Table 1: A system with negatively regulation of LuxR that self-activated spontaneously was modified by adding aiiA or increasing the degradation rate of LuxR, resulting in the desired behavior.
Animation, no antigen Animation, antigen
Original set link link
Original Set & aiiA link link
Original Set & increased LuxR deg. link link

These modeling results support the strategy of using aiiA to tune the sensitivity of the QS construct and indicate that, in principle, the functionality we want to engineer can be obtained using only the components we are using.

Phase 3: Lab implementation

Inspired by the modeling result, we decided to add aiiA to BBa_K1913005. The aiiA gene had to be controlled under an inducible and tight promoter. We used the pTet promoter to regulate aiiA, causing aiiA to be produced constitutively. To turn on fluorescence, aiiA production can be halted by introducing the TetR protein, which represses production from the pTet promoter. This construct was submitted as a new BioBrick BBa_K2387070 (Figure 3).

Figure 3: aiiA mechanism controlled under the pBAD promoter. Left) No induction state, aiiA expression is triggered by pTet.
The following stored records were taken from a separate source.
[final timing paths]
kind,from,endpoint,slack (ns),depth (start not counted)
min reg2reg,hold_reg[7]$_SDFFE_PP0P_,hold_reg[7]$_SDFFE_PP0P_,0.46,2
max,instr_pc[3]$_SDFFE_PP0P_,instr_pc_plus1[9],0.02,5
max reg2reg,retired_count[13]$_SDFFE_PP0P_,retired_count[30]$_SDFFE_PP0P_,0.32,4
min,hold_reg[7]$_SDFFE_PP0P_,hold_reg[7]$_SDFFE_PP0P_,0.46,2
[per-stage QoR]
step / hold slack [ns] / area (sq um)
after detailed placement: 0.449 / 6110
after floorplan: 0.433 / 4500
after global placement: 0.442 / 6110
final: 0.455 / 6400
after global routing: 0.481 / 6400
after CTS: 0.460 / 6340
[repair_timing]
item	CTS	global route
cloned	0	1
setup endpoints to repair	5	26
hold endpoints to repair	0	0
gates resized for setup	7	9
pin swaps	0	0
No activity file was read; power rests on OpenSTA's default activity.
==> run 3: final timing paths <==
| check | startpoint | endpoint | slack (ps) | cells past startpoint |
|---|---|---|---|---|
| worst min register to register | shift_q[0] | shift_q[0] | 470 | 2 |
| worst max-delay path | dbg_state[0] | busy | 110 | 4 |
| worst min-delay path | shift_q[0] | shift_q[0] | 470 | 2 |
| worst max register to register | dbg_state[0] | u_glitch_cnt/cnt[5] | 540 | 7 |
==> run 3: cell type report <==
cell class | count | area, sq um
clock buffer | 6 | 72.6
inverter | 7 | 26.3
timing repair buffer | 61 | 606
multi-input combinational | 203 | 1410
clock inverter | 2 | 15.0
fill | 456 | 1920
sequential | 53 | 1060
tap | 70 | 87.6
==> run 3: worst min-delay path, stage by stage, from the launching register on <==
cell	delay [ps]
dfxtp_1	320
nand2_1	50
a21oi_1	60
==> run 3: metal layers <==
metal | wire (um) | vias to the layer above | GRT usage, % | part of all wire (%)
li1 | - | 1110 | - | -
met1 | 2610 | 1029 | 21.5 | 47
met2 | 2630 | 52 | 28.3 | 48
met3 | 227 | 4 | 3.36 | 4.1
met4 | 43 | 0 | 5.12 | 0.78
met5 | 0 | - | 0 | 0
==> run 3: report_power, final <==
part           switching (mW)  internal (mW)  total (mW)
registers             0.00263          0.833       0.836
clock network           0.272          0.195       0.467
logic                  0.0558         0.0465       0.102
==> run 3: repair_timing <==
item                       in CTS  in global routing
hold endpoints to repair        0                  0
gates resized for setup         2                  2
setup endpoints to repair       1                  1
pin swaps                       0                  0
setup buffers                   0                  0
Right) Arabinose activates the pBAD promoter leading to the expression of tetR which inhibits pTet, avoiding suppressing the expression of aiiA and leading to the formation of the LuxR-AHL dimer which further binds to pLux, leading to activation of the quorum sensing system and GFP generation.

Production of TetR is regulated by the inducible promoter pBAD. Addition of L-Arabinose should lead to production of TetR. TetR can then bind and repress pTet, halting aiiA production. Lower levels of aiiA in the cells would mean higher levels of AHL, which should then lead to auto-activation and production of GFP. In this way, addition of L-Arabinose should induce a fluorescent signal. The fluorescence of this new construct was measured alongside the old construct and the negative controls (Figure 4).
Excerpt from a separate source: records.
File: config.mk
export PLATFORM = sky130hd
export DESIGN_NAME = blink_pattern
export DESIGN_NICKNAME = d
export VERILOG_FILES = /design/src/rtl/blink_pattern.sv
export SDC_FILE = /design/constraint.sdc
export NUM_CORES = 1
export LEC_CHECK = 0
export ABC_AREA = 1
export CORE_MARGIN = 2
export CORE_UTILIZATION = 54
export CTS_CLUSTER_SIZE = 10
export DETAILED_ROUTE_END_ITERATION = 8
export GPL_TIMING_DRIVEN = 0
export PLACE_DENSITY = 0.82
export SYNTH_ARGS = -nofsm -noshare
export SYNTH_HDL_FRONTEND = slang
export SYNTH_SLANG_ARGS = --single-unit
File: constraint.sdc
create_clock -name Clk -period 1.9 [get_ports Clk]
set_input_delay 0.285 -clock Clk [delete_from_list [all_inputs] [get_ports Clk]]
set_output_delay 0.285 -clock Clk [all_outputs]
set_load 0.03 [all_outputs]
File: src/rtl/blink_pattern.sv
// LED pattern engine: prescaled step rate, debounced mode button,
// four display modes (blink, shift, bounce, count).
module blink_pattern #(
  parameter int WIDTH    = 8,
  parameter int DIV_BITS = 16,
  parameter int DEBOUNCE = 4
) (
  input  logic                Clk,
  input  logic                Reset,
  input  logic                Button,
  input  logic [DIV_BITS-1:0] Rate,
  output logic [WIDTH-1:0]    Leds,
  output logic [1:0]          Mode,
  output logic                Tick
);

  typedef enum logic [1:0] {
    BLINK  = 2'd0,
    SHIFT  = 2'd1,
    BOUNCE = 2'd2,
    COUNT  = 2'd3
  } mode_e;

  localparam int DCW =
    (DEBOUNCE > 1) ? $clog2(DEBOUNCE) : 1;
  localparam logic [DCW-1:0] DC_LAST =
    DCW'(DEBOUNCE - 1);
  localparam logic [WIDTH-1:0] ONE =
    WIDTH'(1);

  logic [DIV_BITS-1:0] cnt_q, cnt_d;
  logic                sync1_q, sync1_d;
  logic                sync2_q, sync2_d;
  logic                deb_q, deb_d;
  logic [DCW-1:0]      dcnt_q, dcnt_d;
  logic                dir_q, dir_d;
  logic [WIDTH-1:0]    leds_q, leds_d;
  mode_e               mode_q, mode_d;
  logic                tick_q, tick_d;

  logic                step;
  logic                advance;
  logic                differ;
  logic                settled;
  logic [WIDTH-1:0]    bnc_nxt;
  logic                bnc_dir;

  always_comb begin
    differ  = (sync2_q != deb_q);
    settled = (dcnt_q == DC_LAST);
    // Only a rising debounced level advances the mode
    advance = differ & settled & sync2_q;
    step    = (cnt_q == '0);
  end

  always_comb begin
    sync1_d = Button;
    sync2_d = sync1_q;
    deb_d   = deb_q;
    dcnt_d  = '0;
    if (differ) begin
      if (settled) begin
        deb_d = ~deb_q;
      end else begin
        dcnt_d = dcnt_q + 1'b1;
      end
    end
  end

  always_comb begin
    cnt_d = cnt_q - 1'b1;
    if (step || advance) begin
      cnt_d = Rate;
    end
  end

  always_comb begin
    bnc_nxt = dir_q ? (leds_q << 1)
                    : (leds_q >> 1);
    // Turn around on the edge that lands on an end bit
    bnc_dir = dir_q ? ~bnc_nxt[WIDTH-1]
                    : bnc_nxt[0];
  end

  always_comb begin
    mode_d = mode_q;
    leds_d = leds_q;
    dir_d  = dir_q;
    tick_d = 1'b0;
    if (advance) begin
      mode_d = mode_e'(2'(mode_q + 2'd1));
      dir_d  = 1'b1;
      unique case (mode_d)
        SHIFT, BOUNCE: leds_d = ONE;
        default:       leds_d = '0;
      endcase
    end else if (step) begin
      tick_d = 1'b1;
      unique case (mode_q)
        BLINK:  leds_d = ~leds_q;
        SHIFT:  leds_d = {leds_q[WIDTH-2:0],
                          leds_q[WIDTH-1]};
        BOUNCE: begin
          leds_d = bnc_nxt;
          dir_d  = bnc_dir;
        end
        COUNT:  leds_d = leds_q + ONE;
      endcase
    end
  end

  always_ff @(posedge Clk) begin
    if (Reset) begin
      cnt_q   <= Rate;
      sync1_q <= 1'b0;
      sync2_q <= 1'b0;
      deb_q   <= 1'b0;
      dcnt_q  <= '0;
      dir_q   <= 1'b1;
      leds_q  <= '0;
      mode_q  <= BLINK;
      tick_q  <= 1'b0;
    end else begin
      cnt_q   <= cnt_d;
      sync1_q <= sync1_d;
      sync2_q <= sync2_d;
      deb_q   <= deb_d;
      dcnt_q  <= dcnt_d;
      dir_q   <= dir_d;
      leds_q  <= leds_d;
      mode_q  <= mode_d;
      tick_q  <= tick_d;
    end
  end

  assign Leds = leds_q;
  assign Mode = mode_q;
  assign Tick = tick_q;

endmodule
Figure 4: The fluorescence produced by cells containing the Reporter QS (BBa_K1913005), Inducible QS (Reporter QS with repressible aiiA BBa_K2387070). L-Arabinose was added to the 'Induced' cells negative control 1 encodes only for GFP, negative control 2 for both GFP and LuxR.

Conclusion

For Mantis to have a high sensitivity, we need a system that can increase fluorescence production specifically in response to detection of antigen. We determined that QS could be a good strategy to achieve this. Our goal was to engineer a construct where QS could be induced, for example by Cpx or by addition of L-Arabinose. We started off with a QS system that always produces fluorescence. The goal was to reduce the sensitivity to AHL. Through the mathematical model we discovered that aiiA can be used to tune the sensitivity of the QS system. Inspired by our model, the BioBrick BBa_K2387070 that allows for inducible repression of aiiA production was engineered. By combining our BioBrick with the existing QS reporter BioBrick BBa_K1913005, we managed to induce fluorescence by addition of L-Arabinose. Our module was therefore able to detect L-Arabinose and turn on QS. Thus, GFP was produced when required.
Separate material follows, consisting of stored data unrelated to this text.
<file path="config.mk">
export PLATFORM = sky130hd
export DESIGN_NAME = fetch_buffer
export DESIGN_NICKNAME = d
export VERILOG_FILES = /design/src/rtl/fetch_buffer.sv
export SDC_FILE = /design/constraint.sdc
export NUM_CORES = 1
export LEC_CHECK = 0
export CORE_ASPECT_RATIO = 0.75
export CORE_UTILIZATION = 38
export CTS_BUF_LIST = sky130_fd_sc_hd__clkbuf_4
export DETAILED_ROUTE_END_ITERATION = 10
export MAX_ROUTING_LAYER = met4
export PLACE_DENSITY = 0.66
export RECOVER_POWER = 50
export SLEW_MARGIN = 25
export SYNTH_ARGS = -nofsm -noshare
export SYNTH_HDL_FRONTEND = slang
export SYNTH_SLANG_ARGS = --single-unit
</file>
<file path="constraint.sdc">
create_clock -name clk -period 2.3 [get_ports clk]
set_clock_uncertainty 0.05 [all_clocks]
set_input_delay 0.345 -clock clk [delete_from_list [all_inputs] [get_ports clk]]
set_output_delay 0.345 -clock clk [all_outputs]
set_load 0.01 [all_outputs]
</file>
<file path="src/rtl/fetch_buffer.sv">
// ---------------------------------------------------------------------------
// fetch_buffer
//
// Purpose:
//   Small circular FIFO sitting between instruction fetch and decode. Each
//   entry holds a {pc, instruction} pair. When the buffer is full the PC
//   register is told to hold via pc_update_n. A flush (redirect) empties the
//   buffer and drops any same-cycle incoming pair.
//
// Optional feature:
//   FETCH_BUF_BYPASS_EN - when defined, an incoming pair is forwarded
//   combinationally to the output while the buffer is empty. If decode takes
//   it in that same cycle it is never stored.
//
// Parameters:
//   WIDTH - PC width in bits (default 32)
//   DEPTH - number of entries, power of two, >= 2 (default 4)
//
// Ports:
//   clk          in   clock, all state updates on rising edge
//   reset_n      in   asynchronous active-low reset
//   in_valid     in   fetch pair valid this cycle
//   in_pc        in   [WIDTH-1:0] address of fetched instruction
//   in_instr     in   [31:0] fetched instruction word
//   pc_update_n  out  1 = PC holds (buffer full), 0 = PC advances
//   flush        in   redirect, discards buffered and incoming entries
//   out_valid    out  head entry valid for decode
//   out_pc       out  [WIDTH-1:0] PC of head entry
//   out_instr    out  [31:0] instruction of head entry
//   out_ready    in   decode accepts head entry this cycle
//   count        out  [$clog2(DEPTH):0] number of stored entries
// ---------------------------------------------------------------------------
module fetch_buffer #(
    parameter int unsigned WIDTH = 32,
    parameter int unsigned DEPTH = 4
) (
    input  logic                     clk,
    input  logic                     reset_n,
    input  logic                     in_valid,
    input  logic [WIDTH-1:0]         in_pc,
    input  logic [31:0]              in_instr,
    output logic                     pc_update_n,
    input  logic                     flush,
    output logic                     out_valid,
    output logic [WIDTH-1:0]         out_pc,
    output logic [31:0]              out_instr,
    input  logic                     out_ready,
    output logic [$clog2(DEPTH):0]   count
);

    localparam int unsigned PW = $clog2(DEPTH);
    localparam int unsigned CW = PW + 1;

    // ------------------------------------------------------------------
    // State
    // ------------------------------------------------------------------
    logic [PW-1:0]    head_q, head_d;
    logic [PW-1:0]    tail_q, tail_d;
    logic [CW-1:0]    count_q, count_d;
    logic [WIDTH-1:0] pc_mem_q    [DEPTH];
    logic [31:0]      instr_mem_q [DEPTH];

    // ------------------------------------------------------------------
    // Status
    // ------------------------------------------------------------------
    logic full;
    logic empty;
    logic stored_valid;
    logic push;
    logic pop;
    logic bypass_hit;
    logic bypass_take;

    always_comb begin
        full         = (count_q == CW'(DEPTH));
        empty        = (count_q == '0);
        stored_valid = !empty;
    end

    // PC hold is derived from registered count only, so it never depends
    // on same-cycle fetch or decode handshakes.
    assign pc_update_n = full;
    assign count       = count_q;

    // ------------------------------------------------------------------
    // Output selection (bypass or registered head)
    // ------------------------------------------------------------------
`ifdef FETCH_BUF_BYPASS_EN
    // Forward only while empty; gated by reset_n so out_valid stays low
    // during reset even if in_valid is asserted.
    always_comb begin
        bypass_hit  = reset_n && empty && in_valid && !flush;
        bypass_take = bypass_hit && out_ready;
    end

    always_comb begin
        out_valid = stored_valid || bypass_hit;
        if (bypass_hit) begin
            out_pc    = in_pc;
            out_instr = in_instr;
        end else begin
            out_pc    = pc_mem_q[head_q];
            out_instr = instr_mem_q[head_q];
        end
    end
`else
    always_comb begin
        bypass_hit  = 1'b0;
        bypass_take = 1'b0;
    end

    always_comb begin
        out_valid = stored_valid;
        out_pc    = pc_mem_q[head_q];
        out_instr = instr_mem_q[head_q];
    end
`endif

    // ------------------------------------------------------------------
    // Handshakes
    // ------------------------------------------------------------------
    // A bypassed pair consumed in the same cycle is neither stored nor
    // counted as a pop of stored data; pop only ever retires a stored entry.
    always_comb begin
        push = in_valid && !full && !flush && !bypass_take;
        pop  = stored_valid && out_ready && !flush;
    end

    // ------------------------------------------------------------------
    // Next-state logic
    // ------------------------------------------------------------------
    always_comb begin
        head_d  = head_q;
        tail_d  = tail_q;
        count_d = count_q;

        if (flush) begin
            head_d  = '0;
            tail_d  = '0;
            count_d = '0;
        end else begin
            if (push) begin
                tail_d = tail_q + PW'(1);
            end
            if (pop) begin
                head_d = head_q + PW'(1);
            end
            if (push && !pop) begin
                count_d = count_q + CW'(1);
            end else if (pop && !push) begin
                count_d = count_q - CW'(1);
            end
        end
    end

    // ------------------------------------------------------------------
    // Pointer / count registers
    // ------------------------------------------------------------------
    always_ff @(posedge clk or negedge reset_n) begin
        if (!reset_n) begin
            head_q  <= '0;
            tail_q  <= '0;
            count_q <= '0;
        end else begin
            head_q  <= head_d;
            tail_q  <= tail_d;
            count_q <= count_d;
        end
    end

    // ------------------------------------------------------------------
    // Storage; cleared on reset so outputs are never unknown
    // ------------------------------------------------------------------
    always_ff @(posedge clk or negedge reset_n) begin
        if (!reset_n) begin
            for (int unsigned i = 0; i < DEPTH; i++) begin
                pc_mem_q[i]    <= '0;
                instr_mem_q[i] <= '0;
            end
        end else if (push) begin
            pc_mem_q[tail_q]    <= in_pc;
            instr_mem_q[tail_q] <= in_instr;
        end
    end

endmodule

</file>
==> flow_summary.toml <==
[run_status]
status = "finished with violations"
failed_checks = "capacitance limit, slew limit, setup timing"

[setup_path]
cp_slowest_cell = "mux4_2"
reg2reg_slack_ps = 50
crit_start = "head_q[0]"
required_ps = 1900
critPathKind = "register to primary output"
worst_path_most_repeated_cell = "buf_6"
reg2reg_depth = 6
rr_endpoint = "instr_mem_q[61]"
end_kind = "primary output"
path_cells = "buf_6, buf_12, mux4_2, buf_6"
cp_data_arrival_time_ps = 2140
critPathMaxStageDelay_ps = 550
timing.rr.start = "count[1]"
worstPathMaxFanout = 8
startpoint_type = "register"

[yosys]
synth_edf_count = 0
synth_top_area_cell = "dfrtp_1"
synth_compound_gate_area_share_pct = 0.941
syn_inst = 679
yosys_warnings = 0
synth-main-ff-cell = "dfrtp_1"
synth.mux.area_fraction_pct = 39.2
yosys.area_share.simple_pct = 1.18
synth_xor_area_share_pct = 0.143
syn_area_per_cell_um2 = 18.0
netlist-cell-type-count = 35
syn-num-nets = 753
synth_area_mm2 = 0.0122
ys_ff_latch = 263
seq_area_frac_synth_pct = 53.8
ys_top_cells_by_area = "dfrtp_1, mux2_4, mux2_2, mux4_2, buf_12"
synth_fa_ha_area_share_pct = 0.573
postSynth.asyncResetShare_pct = 100
synth_top_family_by_area = "multiplexers"
yosysTopAreaCellShare_pct = 53.8

[clock_tree]
numCtsBuffers = 72
cts_max_level = 3
cts_sinks = 263
clockBufferDepth = 3
clk_latency_ps = 660
clock-root-buffer = "clkbuf_4"
cts_tree = "built"
clkTransAtPathRegs_ps = 60

[placement]
hpwl_um = 15500
post_dp_cell_area_mm2 = 0.0141
port-buffer-count = 137
place_congestion = 0.760

[sta]
setup_ws_ps = -232
setup_violations = 64
maxSlewHeadroom_pct = -39.5
fmax_ghz = 0.395
min_period_over_period_pct = 110
layout_min_cycle_time_ps = 2530
rsz0062_at_grt = "true"
tightest_slew_ps = 2090
hold_violations = 0
finalMaxSlewViolations = 75
finalSetupTns_ps = -11830

[finish]
nets = 974
area_delta_synth_final_pct = 24.3
final_area_mm2 = 0.0152
drive_gt1_share_pct = 59.3

[global_route]
grt_pass1_wl_um = 41900
grt_pass1_vias = 7233
grt_usage_pct = 17.2
grt_max_degree = 77
overflow = 0
antenna_found_initial = 1

[die]
rows = 56
die_h_um = 157
fp.dieW_um = 209
core_mm2 = 0.0315
start_util_pct = 38.9
dieArea_mm2 = 0.0329
pin_count = 138

[pwr]
leakage_nw = 7.19
power.total_mw = 20.6
p_per_area_mw_per_mm2 = 1350
peakVddDrop_mv = 0.625

[worst_hold_path]
worstHoldEndpoint = "pc_mem_q[46]"
min_path_type = "input pin to register"
hold_start = "in_pc[14]"
min_delay_path_depth = 2

[drt]
wl_per_cell_um = 19.6
initialDrtViolationCount = 363
via_count = 6800
viasPerCell = 5.03
drc = 0
drt-total-wl_um = 26500
ant_nets = 0
first_pass_iters = 4

[job]
drv_cap = 1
Our BioBrick allows the engineering of whole-cell biosensors that incorporate QS as a means of signal amplification or to synchronize the reporter system across an entire population. For this BioBrick to work with a detection module, that module has to trigger TetR production upon detection. In doing so, QS will be triggered, resulting in a fluorescent signal.

References

  1. Miller, Melissa B., and Bonnie L. Bassler. "Quorum sensing in bacteria." Annual Reviews in Microbiology 55.1 (2001): 165-199.
  2. Ganesan, Sundar, et al. "A dark yellow fluorescent protein (YFP)-based Resonance Energy-Accepting Chromoprotein (REACh) for Förster resonance energy transfer with GFP." Proceedings of the National Academy of Sciences of the United States of America 103.11 (2006): 4089-4094.